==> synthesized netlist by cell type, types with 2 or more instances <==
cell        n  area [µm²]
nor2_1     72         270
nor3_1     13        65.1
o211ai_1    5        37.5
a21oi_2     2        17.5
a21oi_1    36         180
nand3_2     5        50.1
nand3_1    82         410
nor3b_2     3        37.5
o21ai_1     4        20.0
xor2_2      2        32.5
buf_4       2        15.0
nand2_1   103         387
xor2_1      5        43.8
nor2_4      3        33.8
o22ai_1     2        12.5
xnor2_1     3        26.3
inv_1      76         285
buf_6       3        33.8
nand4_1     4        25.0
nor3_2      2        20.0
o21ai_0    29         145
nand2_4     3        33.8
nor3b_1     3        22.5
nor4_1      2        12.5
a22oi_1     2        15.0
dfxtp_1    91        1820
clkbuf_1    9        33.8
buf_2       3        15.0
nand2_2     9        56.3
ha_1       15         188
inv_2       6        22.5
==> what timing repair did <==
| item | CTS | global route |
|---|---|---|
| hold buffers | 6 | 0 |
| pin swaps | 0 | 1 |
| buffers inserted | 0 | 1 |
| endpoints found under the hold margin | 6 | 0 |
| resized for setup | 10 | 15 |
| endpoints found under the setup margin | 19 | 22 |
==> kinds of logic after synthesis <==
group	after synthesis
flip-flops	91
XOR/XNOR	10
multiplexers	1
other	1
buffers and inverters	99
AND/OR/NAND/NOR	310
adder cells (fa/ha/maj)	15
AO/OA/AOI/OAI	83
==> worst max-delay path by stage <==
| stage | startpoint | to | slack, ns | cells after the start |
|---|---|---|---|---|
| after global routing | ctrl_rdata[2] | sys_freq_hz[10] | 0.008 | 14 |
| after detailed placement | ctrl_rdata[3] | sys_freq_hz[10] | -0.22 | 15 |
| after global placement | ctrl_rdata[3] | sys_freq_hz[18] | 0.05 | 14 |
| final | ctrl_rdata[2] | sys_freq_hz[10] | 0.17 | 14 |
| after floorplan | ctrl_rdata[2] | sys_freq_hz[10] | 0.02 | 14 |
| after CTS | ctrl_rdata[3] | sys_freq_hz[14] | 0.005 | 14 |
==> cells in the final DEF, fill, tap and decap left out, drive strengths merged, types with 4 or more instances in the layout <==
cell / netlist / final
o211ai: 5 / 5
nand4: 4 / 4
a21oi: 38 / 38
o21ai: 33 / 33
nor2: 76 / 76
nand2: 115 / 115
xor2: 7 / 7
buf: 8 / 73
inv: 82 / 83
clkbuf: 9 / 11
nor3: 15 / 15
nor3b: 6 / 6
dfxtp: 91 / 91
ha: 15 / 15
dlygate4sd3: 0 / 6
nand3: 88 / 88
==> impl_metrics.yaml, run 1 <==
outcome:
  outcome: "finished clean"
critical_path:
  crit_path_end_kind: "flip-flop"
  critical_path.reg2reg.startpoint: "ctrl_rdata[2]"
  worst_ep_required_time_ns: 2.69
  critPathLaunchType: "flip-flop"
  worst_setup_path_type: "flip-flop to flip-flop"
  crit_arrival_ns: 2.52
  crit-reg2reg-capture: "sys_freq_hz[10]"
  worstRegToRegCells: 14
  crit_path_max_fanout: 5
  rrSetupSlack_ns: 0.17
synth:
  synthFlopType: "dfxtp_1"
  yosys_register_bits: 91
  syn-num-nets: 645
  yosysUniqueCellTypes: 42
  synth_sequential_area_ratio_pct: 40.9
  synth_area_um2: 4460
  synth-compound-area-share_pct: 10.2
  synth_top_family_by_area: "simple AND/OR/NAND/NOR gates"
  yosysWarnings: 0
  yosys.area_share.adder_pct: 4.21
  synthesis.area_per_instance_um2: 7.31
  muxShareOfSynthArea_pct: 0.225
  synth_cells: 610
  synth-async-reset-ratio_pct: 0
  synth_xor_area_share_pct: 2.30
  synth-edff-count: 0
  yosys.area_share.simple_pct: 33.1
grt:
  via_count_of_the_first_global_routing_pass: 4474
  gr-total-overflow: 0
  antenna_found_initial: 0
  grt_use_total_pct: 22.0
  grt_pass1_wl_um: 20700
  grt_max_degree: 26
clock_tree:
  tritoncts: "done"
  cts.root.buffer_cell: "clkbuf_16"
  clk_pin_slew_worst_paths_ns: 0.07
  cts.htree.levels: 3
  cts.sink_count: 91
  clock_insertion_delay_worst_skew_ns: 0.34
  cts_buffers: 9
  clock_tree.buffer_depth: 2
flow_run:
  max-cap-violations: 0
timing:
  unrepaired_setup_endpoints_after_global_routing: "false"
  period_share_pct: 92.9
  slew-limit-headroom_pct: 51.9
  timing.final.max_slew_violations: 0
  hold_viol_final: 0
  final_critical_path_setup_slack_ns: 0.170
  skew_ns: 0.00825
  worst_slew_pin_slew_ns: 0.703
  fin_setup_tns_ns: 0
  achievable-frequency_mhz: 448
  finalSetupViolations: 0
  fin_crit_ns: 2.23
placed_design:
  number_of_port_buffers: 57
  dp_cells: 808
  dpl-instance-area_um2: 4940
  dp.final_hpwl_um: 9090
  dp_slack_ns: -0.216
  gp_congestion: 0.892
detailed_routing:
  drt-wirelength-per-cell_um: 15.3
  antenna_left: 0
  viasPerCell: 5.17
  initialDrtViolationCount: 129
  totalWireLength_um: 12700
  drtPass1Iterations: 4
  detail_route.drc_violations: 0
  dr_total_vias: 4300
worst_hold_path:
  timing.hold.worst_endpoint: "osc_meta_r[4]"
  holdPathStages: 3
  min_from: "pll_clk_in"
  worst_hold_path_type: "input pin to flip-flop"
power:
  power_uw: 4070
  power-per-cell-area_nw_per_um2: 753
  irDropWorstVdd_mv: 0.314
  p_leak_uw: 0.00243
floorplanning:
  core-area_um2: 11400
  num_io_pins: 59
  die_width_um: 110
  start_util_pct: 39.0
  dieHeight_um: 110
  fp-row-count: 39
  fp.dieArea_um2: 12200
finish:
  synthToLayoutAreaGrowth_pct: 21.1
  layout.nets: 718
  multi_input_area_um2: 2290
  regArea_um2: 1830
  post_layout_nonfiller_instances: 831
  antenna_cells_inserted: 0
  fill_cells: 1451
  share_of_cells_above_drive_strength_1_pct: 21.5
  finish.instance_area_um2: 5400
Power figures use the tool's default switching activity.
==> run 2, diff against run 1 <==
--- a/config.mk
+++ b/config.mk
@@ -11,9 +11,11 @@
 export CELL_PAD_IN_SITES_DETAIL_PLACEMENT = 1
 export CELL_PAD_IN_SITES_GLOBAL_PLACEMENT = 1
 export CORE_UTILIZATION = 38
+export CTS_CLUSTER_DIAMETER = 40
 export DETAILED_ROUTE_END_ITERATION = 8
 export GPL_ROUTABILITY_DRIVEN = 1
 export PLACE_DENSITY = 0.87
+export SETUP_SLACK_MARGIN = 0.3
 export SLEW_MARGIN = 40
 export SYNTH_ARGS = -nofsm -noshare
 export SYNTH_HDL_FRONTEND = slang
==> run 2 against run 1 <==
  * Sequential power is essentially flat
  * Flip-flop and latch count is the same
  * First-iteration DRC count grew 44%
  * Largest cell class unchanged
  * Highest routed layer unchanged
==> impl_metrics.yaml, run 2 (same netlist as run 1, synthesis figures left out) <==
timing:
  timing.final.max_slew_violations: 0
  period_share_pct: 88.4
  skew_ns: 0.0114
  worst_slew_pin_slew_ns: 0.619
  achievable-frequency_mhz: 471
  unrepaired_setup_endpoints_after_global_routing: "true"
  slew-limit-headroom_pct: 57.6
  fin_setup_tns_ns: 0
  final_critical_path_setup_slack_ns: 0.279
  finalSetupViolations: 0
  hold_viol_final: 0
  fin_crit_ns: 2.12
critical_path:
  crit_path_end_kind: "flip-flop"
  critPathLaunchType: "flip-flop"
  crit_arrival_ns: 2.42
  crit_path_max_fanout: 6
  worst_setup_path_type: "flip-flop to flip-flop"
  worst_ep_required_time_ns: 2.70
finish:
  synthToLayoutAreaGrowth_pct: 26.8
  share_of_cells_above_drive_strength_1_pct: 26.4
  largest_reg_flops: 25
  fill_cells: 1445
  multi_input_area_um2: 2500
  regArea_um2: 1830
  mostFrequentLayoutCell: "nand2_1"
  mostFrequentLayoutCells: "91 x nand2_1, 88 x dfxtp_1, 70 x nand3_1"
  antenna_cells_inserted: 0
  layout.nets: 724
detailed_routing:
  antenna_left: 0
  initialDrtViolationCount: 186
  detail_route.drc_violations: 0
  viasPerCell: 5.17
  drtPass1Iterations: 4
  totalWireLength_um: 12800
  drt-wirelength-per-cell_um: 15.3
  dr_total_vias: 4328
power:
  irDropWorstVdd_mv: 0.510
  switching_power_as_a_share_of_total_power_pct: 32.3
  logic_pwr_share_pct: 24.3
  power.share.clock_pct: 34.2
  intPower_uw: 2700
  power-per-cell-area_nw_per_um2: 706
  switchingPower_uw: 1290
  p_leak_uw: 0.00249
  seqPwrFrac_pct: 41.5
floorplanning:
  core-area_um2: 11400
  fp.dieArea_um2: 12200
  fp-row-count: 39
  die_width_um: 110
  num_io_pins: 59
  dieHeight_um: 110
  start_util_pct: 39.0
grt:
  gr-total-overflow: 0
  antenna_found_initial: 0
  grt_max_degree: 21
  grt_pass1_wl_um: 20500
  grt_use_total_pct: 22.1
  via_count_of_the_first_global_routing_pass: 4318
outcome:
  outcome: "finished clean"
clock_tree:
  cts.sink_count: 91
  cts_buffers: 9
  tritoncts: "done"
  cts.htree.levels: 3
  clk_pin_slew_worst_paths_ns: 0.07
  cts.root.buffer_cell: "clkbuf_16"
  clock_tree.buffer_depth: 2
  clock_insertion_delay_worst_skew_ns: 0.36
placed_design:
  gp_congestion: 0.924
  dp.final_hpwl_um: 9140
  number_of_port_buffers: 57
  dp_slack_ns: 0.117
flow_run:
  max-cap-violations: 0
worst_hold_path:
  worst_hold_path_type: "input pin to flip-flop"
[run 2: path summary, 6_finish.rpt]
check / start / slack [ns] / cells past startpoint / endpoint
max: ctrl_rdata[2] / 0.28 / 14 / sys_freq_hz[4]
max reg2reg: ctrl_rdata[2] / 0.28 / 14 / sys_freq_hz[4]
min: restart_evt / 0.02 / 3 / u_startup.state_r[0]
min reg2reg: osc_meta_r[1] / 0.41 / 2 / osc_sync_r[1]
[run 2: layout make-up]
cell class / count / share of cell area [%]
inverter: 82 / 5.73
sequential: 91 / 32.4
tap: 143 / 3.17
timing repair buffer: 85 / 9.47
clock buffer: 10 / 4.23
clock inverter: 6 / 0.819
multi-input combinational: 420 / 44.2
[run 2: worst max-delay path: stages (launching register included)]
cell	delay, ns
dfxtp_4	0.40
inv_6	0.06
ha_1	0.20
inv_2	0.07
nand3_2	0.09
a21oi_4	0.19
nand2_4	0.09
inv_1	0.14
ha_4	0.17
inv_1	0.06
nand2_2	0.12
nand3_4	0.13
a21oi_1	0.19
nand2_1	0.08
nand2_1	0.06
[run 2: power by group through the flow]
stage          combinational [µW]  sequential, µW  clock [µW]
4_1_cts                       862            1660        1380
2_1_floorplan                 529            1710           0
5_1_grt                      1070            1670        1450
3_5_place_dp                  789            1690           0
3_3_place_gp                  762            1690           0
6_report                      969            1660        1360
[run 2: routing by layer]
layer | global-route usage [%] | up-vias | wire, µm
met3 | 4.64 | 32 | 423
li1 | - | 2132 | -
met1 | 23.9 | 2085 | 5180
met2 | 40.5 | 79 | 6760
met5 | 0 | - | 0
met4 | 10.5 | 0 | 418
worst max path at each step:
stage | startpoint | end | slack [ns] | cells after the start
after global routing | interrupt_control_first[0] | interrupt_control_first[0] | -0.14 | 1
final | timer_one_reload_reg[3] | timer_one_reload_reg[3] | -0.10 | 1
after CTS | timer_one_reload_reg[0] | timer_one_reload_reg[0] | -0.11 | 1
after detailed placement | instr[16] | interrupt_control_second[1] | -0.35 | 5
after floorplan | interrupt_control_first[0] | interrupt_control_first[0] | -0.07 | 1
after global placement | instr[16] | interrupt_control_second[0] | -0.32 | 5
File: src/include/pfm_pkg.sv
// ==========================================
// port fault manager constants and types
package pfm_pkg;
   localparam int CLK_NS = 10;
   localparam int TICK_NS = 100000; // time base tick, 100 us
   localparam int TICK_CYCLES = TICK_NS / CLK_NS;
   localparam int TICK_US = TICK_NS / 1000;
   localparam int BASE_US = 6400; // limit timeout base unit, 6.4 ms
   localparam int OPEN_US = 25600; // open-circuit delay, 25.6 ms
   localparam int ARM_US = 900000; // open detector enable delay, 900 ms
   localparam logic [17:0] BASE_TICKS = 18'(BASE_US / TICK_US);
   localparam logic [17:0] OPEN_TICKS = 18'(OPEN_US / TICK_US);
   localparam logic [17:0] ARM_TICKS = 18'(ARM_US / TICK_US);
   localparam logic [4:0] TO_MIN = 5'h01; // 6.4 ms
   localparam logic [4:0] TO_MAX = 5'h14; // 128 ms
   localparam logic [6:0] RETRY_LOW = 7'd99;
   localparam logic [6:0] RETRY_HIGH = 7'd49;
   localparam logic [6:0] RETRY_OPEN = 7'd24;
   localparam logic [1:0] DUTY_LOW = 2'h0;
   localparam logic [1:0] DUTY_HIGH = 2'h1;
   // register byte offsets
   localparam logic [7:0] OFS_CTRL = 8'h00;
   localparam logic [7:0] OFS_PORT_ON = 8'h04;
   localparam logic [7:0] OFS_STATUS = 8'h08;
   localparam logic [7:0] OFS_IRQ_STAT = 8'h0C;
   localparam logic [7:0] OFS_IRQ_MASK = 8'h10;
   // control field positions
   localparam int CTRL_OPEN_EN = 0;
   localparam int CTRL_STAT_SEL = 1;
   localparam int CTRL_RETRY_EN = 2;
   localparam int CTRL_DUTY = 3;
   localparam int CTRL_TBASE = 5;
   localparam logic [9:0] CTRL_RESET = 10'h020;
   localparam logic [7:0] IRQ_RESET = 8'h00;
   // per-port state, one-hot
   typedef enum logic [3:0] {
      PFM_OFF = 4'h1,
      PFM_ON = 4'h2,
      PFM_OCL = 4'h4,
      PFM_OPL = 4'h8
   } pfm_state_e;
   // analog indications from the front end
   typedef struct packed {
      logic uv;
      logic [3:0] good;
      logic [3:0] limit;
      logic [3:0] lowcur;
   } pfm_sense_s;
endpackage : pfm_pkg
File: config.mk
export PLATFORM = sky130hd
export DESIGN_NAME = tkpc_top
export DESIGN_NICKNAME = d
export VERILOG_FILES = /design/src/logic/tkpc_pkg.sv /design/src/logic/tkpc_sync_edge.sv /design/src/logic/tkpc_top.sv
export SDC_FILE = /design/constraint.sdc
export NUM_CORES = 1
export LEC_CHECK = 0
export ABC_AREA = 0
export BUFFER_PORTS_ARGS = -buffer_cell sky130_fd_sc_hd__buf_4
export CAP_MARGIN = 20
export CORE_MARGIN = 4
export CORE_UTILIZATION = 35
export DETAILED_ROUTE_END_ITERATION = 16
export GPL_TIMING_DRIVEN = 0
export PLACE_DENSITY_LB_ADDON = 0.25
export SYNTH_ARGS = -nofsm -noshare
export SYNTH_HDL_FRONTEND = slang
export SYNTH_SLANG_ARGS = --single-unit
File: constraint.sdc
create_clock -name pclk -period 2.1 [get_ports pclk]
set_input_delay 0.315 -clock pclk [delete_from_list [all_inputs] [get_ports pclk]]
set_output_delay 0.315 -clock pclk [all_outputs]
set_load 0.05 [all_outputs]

***

*Prompt*. All that belongs in your answer is the stretch of entries above from the line with "margin | 6 | 0 |" through the line with "max-delay path by", printed exactly.

*Answer to the problem*.
| endpoints found under the hold margin | 6 | 0 |
| resized for setup | 10 | 15 |
| endpoints found under the setup margin | 19 | 22 |
==> kinds of logic after synthesis <==
group	after synthesis
flip-flops	91
XOR/XNOR	10
multiplexers	1
other	1
buffers and inverters	99
AND/OR/NAND/NOR	310
adder cells (fa/ha/maj)	15
AO/OA/AOI/OAI	83
==> worst max-delay path by stage <==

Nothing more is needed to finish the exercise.